Context: an optimization exercise on an open-source flow, tuned for small area. The choices shown serve that exercise and are no tape-out recipe.
Function was checked by simulation only, so behaviour that the tests miss may differ from the original.
No activity file was given, so power comes from the tool's default toggle rates.

ember:
Design row_pwm, start of the top module:
module row_pwm (
    input  wire        clk,
    input  wire        rst,
    input  wire        tick,         
    input  wire        row_a,        
    input  wire [16:0] cfg_period,   
    input  wire        gstart,       
    input  wire        wr_duty,
    input  wire        wr_phase,
    input  wire [2:0]  wr_ch,
    input  wire [16:0] wr_data,      
    output reg  [7:0]  out,
    output reg  [16:0] cnt,
    output reg         wrap
);
    function [17:0] add17;           
        input [16:0] a, b;
        input        ci;
        integer k;
        reg c;
        begin
            c = ci;
            for (k = 0; k < 17; k = k + 1) begin
                add17[k] = a[k] ^ b[k] ^ c;
                c = (a[k] & b[k]) | (a[k] & c) | (b[k] & c);
            end
            add17[17] = c;
        end
    endfunction
    function [16:0] inc17;           
        input [16:0] a;
        integer k;
        reg c;
        begin
            c = 1'b1;
            for (k = 0; k < 17; k = k + 1) begin
                inc17[k] = a[k] ^ c;
                c = a[k] & c;
            end
        end
    endfunction
    function [16:0] dec17;           
        input [16:0] a;
        integer k;
        reg b;
        begin
            b = 1'b1;
  ...
For scale: roughly 70 I/O pins.
==> module row_pwm, before the edit <==
module row_pwm (
    input  wire        clk,
    input  wire        rst,
    input  wire        tick,         
    input  wire        row_a,        
    input  wire [16:0] cfg_period,   
    input  wire        gstart,       
    input  wire        wr_duty,
    input  wire        wr_phase,
    input  wire [2:0]  wr_ch,
    input  wire [16:0] wr_data,      
    output reg  [7:0]  out,
    output reg  [16:0] cnt,
    output reg         wrap
);
    function [17:0] add17;           
        input [16:0] a, b;
        input        ci;
        integer k;
        reg c;
        begin
            c = ci;
            for (k = 0; k < 17; k = k + 1) begin
                add17[k] = a[k] ^ b[k] ^ c;
                c = (a[k] & b[k]) | (a[k] & c) | (b[k] & c);
            end
            add17[17] = c;
        end
    endfunction
    function [16:0] inc17;           
        input [16:0] a;
        integer k;
        reg c;
        begin
            c = 1'b1;
            for (k = 0; k < 17; k = k + 1) begin
                inc17[k] = a[k] ^ c;
                c = a[k] & c;
            end
        end
    endfunction
    function [16:0] dec17;           
        input [16:0] a;
        integer k;
        reg b;
        begin
            b = 1'b1;
            for (k = 0; k < 17; k = k + 1) begin
                dec17[k] = a[k] ^ b;
                b = ~a[k] & b;
            end
        end
    endfunction
    function lt17;                   
        input [16:0] a, b;
        integer k;
        reg c;
        begin
            c = 1'b0;
            for (k = 0; k < 17; k = k + 1)
                c = (~a[k] & b[k]) | (~(a[k] ^ b[k]) & c);
            lt17 = c;
        end
    endfunction
    reg  [16:0] per;
    wire [16:0] pmin    = row_a ? 17'd2500 : 17'd500;
    wire [16:0] cfg_cl  = lt17(cfg_period, pmin) ? pmin :
                          lt17(17'd100000, cfg_period) ? 17'd100000 : cfg_period;
    wire [16:0] cnt_inc = inc17(cnt);
    wire        at_end  = (cnt_inc == per);
    wire        do_wrap = gstart || (tick && at_end);
    wire [16:0] per_nx  = do_wrap ? cfg_cl : per;
    reg  [8:0]  gap;
    reg  [7:0]  frac;
    reg  [7:0]  m;
    wire        gap1    = (gap == 9'd1);
    wire        hit     = tick && !do_wrap && gap1;
    wire [17:0] fsum    = add17({9'd0, frac}, {9'd0, per[7:0]}, 1'b0);
    wire [17:0] gnext   = add17({8'd0, per[16:8]}, 17'd0, fsum[8]);
    wire [16:0] gdec    = dec17({8'd0, gap});
    wire [16:0] minc    = inc17({9'd0, m});
    always @(posedge clk) begin
        if (do_wrap) begin
            m    <= 8'd1;
            gap  <= per_nx[16:8];
            frac <= per_nx[7:0];
        end else if (tick) begin
            if (gap1) begin
                m    <= minc[7:0];
                gap  <= gnext[8:0];
                frac <= fsum[7:0];
            end else begin
                gap  <= gdec[8:0];
            end
        end
    end
    always @(posedge clk) begin
        if (rst) begin
            cnt  <= 17'd0;
            per  <= 17'd5000;
            wrap <= 1'b0;
        end else begin
            cnt  <= do_wrap ? 17'd0 : (tick ? cnt_inc : cnt);
            per  <= per_nx;
            wrap <= do_wrap;
        end
    end
    reg  [16:0] duty_w  [0:7];
    reg  [7:0]  phase_w [0:7];
    reg  [16:0] duty_a  [0:7];
    reg  [7:0]  phase_a [0:7];
    reg  [16:0] rem     [0:7];   
    reg  [16:0] mq      [0:7];   
    reg  [16:0] mp      [0:7];   
    reg         ra      [0:7];   
    reg         hc      [0:7];   
    integer i;
    reg  [16:0] dn, tminv, kend;
    reg         st, q, step, fin, lo, hi;
    reg  [17:0] sum;
    always @(posedge clk) begin
        begin
            for (i = 0; i < 8; i = i + 1) begin
                if (do_wrap) begin
                    duty_a[i]  <= duty_w[i];
                    phase_a[i] <= phase_w[i];
                end
                dn    = do_wrap ? duty_w[i] : duty_a[i];
                st    = do_wrap ? (phase_w[i] == 8'd0) : (hit && phase_a[i] == m);
                q     = mq[i][0];
                step  = (mq[i][16:1] != 16'd0);
                fin   = (mq[i] == 17'd1);
                sum   = add17(rem[i], step ? (q ? mp[i] : 17'd0) :
                                      fin ? ~mp[i] : 17'h1ffff, 1'b0);
                tminv = ra[i] ? 17'd100 : 17'd20;
                lo    = (rem[i][16:7] == 10'd0) && (rem[i][6:0] < tminv[6:0]);
                hi    = (sum[16:7] == 10'h3ff) && (~sum[6:0] < tminv[6:0]);
                kend  = hc[i] ? (ra[i] ? 17'd118 : 17'd38) : 17'd18;
                if (dn == 17'd0) begin
                    rem[i] <= 17'd18;
                    hc[i]  <= 1'b0;
                    mq[i]  <= 17'd0;
                    out[i] <= 1'b0;
                end else if (dn[16]) begin
                    rem[i] <= 17'd18;
                    hc[i]  <= 1'b0;
                    mq[i]  <= 17'd0;
                    out[i] <= 1'b1;
                end else if (st) begin
                    rem[i] <= 17'd0;
                    mq[i]  <= {1'b1, dn[15:0]};
                    mp[i]  <= per_nx;
                    ra[i]  <= row_a;
                    out[i] <= 1'b1;
                end else if (tick) begin
                    if (step) begin
                        rem[i] <= sum[17:1];
                        mq[i]  <= mq[i] >> 1;
                    end else if (fin) begin
                        hc[i] <= hi && !lo;
                        if (lo)
                            rem[i] <= tminv;
                        else if (hi)
                            rem[i] <= mp[i];
                        mq[i] <= 17'd0;
                    end else if (rem[i] != kend) begin
                        rem[i] <= sum[16:0];
                    end else begin
                        out[i] <= 1'b0;
                    end
                end
            end
            if (wr_duty)
                duty_w[wr_ch] <= wr_data;
            if (wr_phase)
                phase_w[wr_ch] <= wr_data[7:0];
        end
        if (rst) begin
            out <= 8'd0;
            for (i = 0; i < 8; i = i + 1) begin
                duty_w[i]  <= 17'd0;
                duty_a[i]  <= 17'd0;
                phase_w[i] <= 8'd32 * i[7:0];
            end
        end
    end
endmodule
# # # # #
[Task brief] Every record is to be retyped exactly as given.

[Task answer]
Context: an optimization exercise on an open-source flow, tuned for small area. The choices shown serve that exercise and are no tape-out recipe.
Function was checked by simulation only, so behaviour that the tests miss may differ from the original.
No activity file was given, so power comes from the tool's default toggle rates.

ember:
Design row_pwm, start of the top module:
module row_pwm (
    input  wire        clk,
    input  wire        rst,
    input  wire        tick,         
    input  wire        row_a,        
    input  wire [16:0] cfg_period,   
    input  wire        gstart,       
    input  wire        wr_duty,
    input  wire        wr_phase,
    input  wire [2:0]  wr_ch,
    input  wire [16:0] wr_data,      
    output reg  [7:0]  out,
    output reg  [16:0] cnt,
    output reg         wrap
);
    function [17:0] add17;           
        input [16:0] a, b;
        input        ci;
        integer k;
        reg c;
        begin
            c = ci;
            for (k = 0; k < 17; k = k + 1) begin
                add17[k] = a[k] ^ b[k] ^ c;
                c = (a[k] & b[k]) | (a[k] & c) | (b[k] & c);
            end
            add17[17] = c;
        end
    endfunction
    function [16:0] inc17;           
        input [16:0] a;
        integer k;
        reg c;
        begin
            c = 1'b1;
            for (k = 0; k < 17; k = k + 1) begin
                inc17[k] = a[k] ^ c;
                c = a[k] & c;
            end
        end
    endfunction
    function [16:0] dec17;           
        input [16:0] a;
        integer k;
        reg b;
        begin
            b = 1'b1;
  ...
For scale: roughly 70 I/O pins.
==> module row_pwm, before the edit <==
module row_pwm (
    input  wire        clk,
    input  wire        rst,
    input  wire        tick,         
    input  wire        row_a,        
    input  wire [16:0] cfg_period,   
    input  wire        gstart,       
    input  wire        wr_duty,
    input  wire        wr_phase,
    input  wire [2:0]  wr_ch,
    input  wire [16:0] wr_data,      
    output reg  [7:0]  out,
    output reg  [16:0] cnt,
    output reg         wrap
);
    function [17:0] add17;           
        input [16:0] a, b;
        input        ci;
        integer k;
        reg c;
        begin
            c = ci;
            for (k = 0; k < 17; k = k + 1) begin
                add17[k] = a[k] ^ b[k] ^ c;
                c = (a[k] & b[k]) | (a[k] & c) | (b[k] & c);
            end
            add17[17] = c;
        end
    endfunction
    function [16:0] inc17;           
        input [16:0] a;
        integer k;
        reg c;
        begin
            c = 1'b1;
            for (k = 0; k < 17; k = k + 1) begin
                inc17[k] = a[k] ^ c;
                c = a[k] & c;
            end
        end
    endfunction
    function [16:0] dec17;           
        input [16:0] a;
        integer k;
        reg b;
        begin
            b = 1'b1;
            for (k = 0; k < 17; k = k + 1) begin
                dec17[k] = a[k] ^ b;
                b = ~a[k] & b;
            end
        end
    endfunction
    function lt17;                   
        input [16:0] a, b;
        integer k;
        reg c;
        begin
            c = 1'b0;
            for (k = 0; k < 17; k = k + 1)
                c = (~a[k] & b[k]) | (~(a[k] ^ b[k]) & c);
            lt17 = c;
        end
    endfunction
    reg  [16:0] per;
    wire [16:0] pmin    = row_a ? 17'd2500 : 17'd500;
    wire [16:0] cfg_cl  = lt17(cfg_period, pmin) ? pmin :
                          lt17(17'd100000, cfg_period) ? 17'd100000 : cfg_period;
    wire [16:0] cnt_inc = inc17(cnt);
    wire        at_end  = (cnt_inc == per);
    wire        do_wrap = gstart || (tick && at_end);
    wire [16:0] per_nx  = do_wrap ? cfg_cl : per;
    reg  [8:0]  gap;
    reg  [7:0]  frac;
    reg  [7:0]  m;
    wire        gap1    = (gap == 9'd1);
    wire        hit     = tick && !do_wrap && gap1;
    wire [17:0] fsum    = add17({9'd0, frac}, {9'd0, per[7:0]}, 1'b0);
    wire [17:0] gnext   = add17({8'd0, per[16:8]}, 17'd0, fsum[8]);
    wire [16:0] gdec    = dec17({8'd0, gap});
    wire [16:0] minc    = inc17({9'd0, m});
    always @(posedge clk) begin
        if (do_wrap) begin
            m    <= 8'd1;
            gap  <= per_nx[16:8];
            frac <= per_nx[7:0];
        end else if (tick) begin
            if (gap1) begin
                m    <= minc[7:0];
                gap  <= gnext[8:0];
                frac <= fsum[7:0];
            end else begin
                gap  <= gdec[8:0];
            end
        end
    end
    always @(posedge clk) begin
        if (rst) begin
            cnt  <= 17'd0;
            per  <= 17'd5000;
            wrap <= 1'b0;
        end else begin
            cnt  <= do_wrap ? 17'd0 : (tick ? cnt_inc : cnt);
            per  <= per_nx;
            wrap <= do_wrap;
        end
    end
    reg  [16:0] duty_w  [0:7];
    reg  [7:0]  phase_w [0:7];
    reg  [16:0] duty_a  [0:7];
    reg  [7:0]  phase_a [0:7];
    reg  [16:0] rem     [0:7];   
    reg  [16:0] mq      [0:7];   
    reg  [16:0] mp      [0:7];   
    reg         ra      [0:7];   
    reg         hc      [0:7];   
    integer i;
    reg  [16:0] dn, tminv, kend;
    reg         st, q, step, fin, lo, hi;
    reg  [17:0] sum;
    always @(posedge clk) begin
        begin
            for (i = 0; i < 8; i = i + 1) begin
                if (do_wrap) begin
                    duty_a[i]  <= duty_w[i];
                    phase_a[i] <= phase_w[i];
                end
                dn    = do_wrap ? duty_w[i] : duty_a[i];
                st    = do_wrap ? (phase_w[i] == 8'd0) : (hit && phase_a[i] == m);
                q     = mq[i][0];
                step  = (mq[i][16:1] != 16'd0);
                fin   = (mq[i] == 17'd1);
                sum   = add17(rem[i], step ? (q ? mp[i] : 17'd0) :
                                      fin ? ~mp[i] : 17'h1ffff, 1'b0);
                tminv = ra[i] ? 17'd100 : 17'd20;
                lo    = (rem[i][16:7] == 10'd0) && (rem[i][6:0] < tminv[6:0]);
                hi    = (sum[16:7] == 10'h3ff) && (~sum[6:0] < tminv[6:0]);
                kend  = hc[i] ? (ra[i] ? 17'd118 : 17'd38) : 17'd18;
                if (dn == 17'd0) begin
                    rem[i] <= 17'd18;
                    hc[i]  <= 1'b0;
                    mq[i]  <= 17'd0;
                    out[i] <= 1'b0;
                end else if (dn[16]) begin
                    rem[i] <= 17'd18;
                    hc[i]  <= 1'b0;
                    mq[i]  <= 17'd0;
                    out[i] <= 1'b1;
                end else if (st) begin
                    rem[i] <= 17'd0;
                    mq[i]  <= {1'b1, dn[15:0]};
                    mp[i]  <= per_nx;
                    ra[i]  <= row_a;
                    out[i] <= 1'b1;
                end else if (tick) begin
                    if (step) begin
                        rem[i] <= sum[17:1];
                        mq[i]  <= mq[i] >> 1;
                    end else if (fin) begin
                        hc[i] <= hi && !lo;
                        if (lo)
                            rem[i] <= tminv;
                        else if (hi)
                            rem[i] <= mp[i];
                        mq[i] <= 17'd0;
                    end else if (rem[i] != kend) begin
                        rem[i] <= sum[16:0];
                    end else begin
                        out[i] <= 1'b0;
                    end
                end
            end
            if (wr_duty)
                duty_w[wr_ch] <= wr_data;
            if (wr_phase)
                phase_w[wr_ch] <= wr_data[7:0];
        end
        if (rst) begin
            out <= 8'd0;
            for (i = 0; i < 8; i = i + 1) begin
                duty_w[i]  <= 17'd0;
                duty_a[i]  <= 17'd0;
                phase_w[i] <= 8'd32 * i[7:0];
            end
        end
    end
endmodule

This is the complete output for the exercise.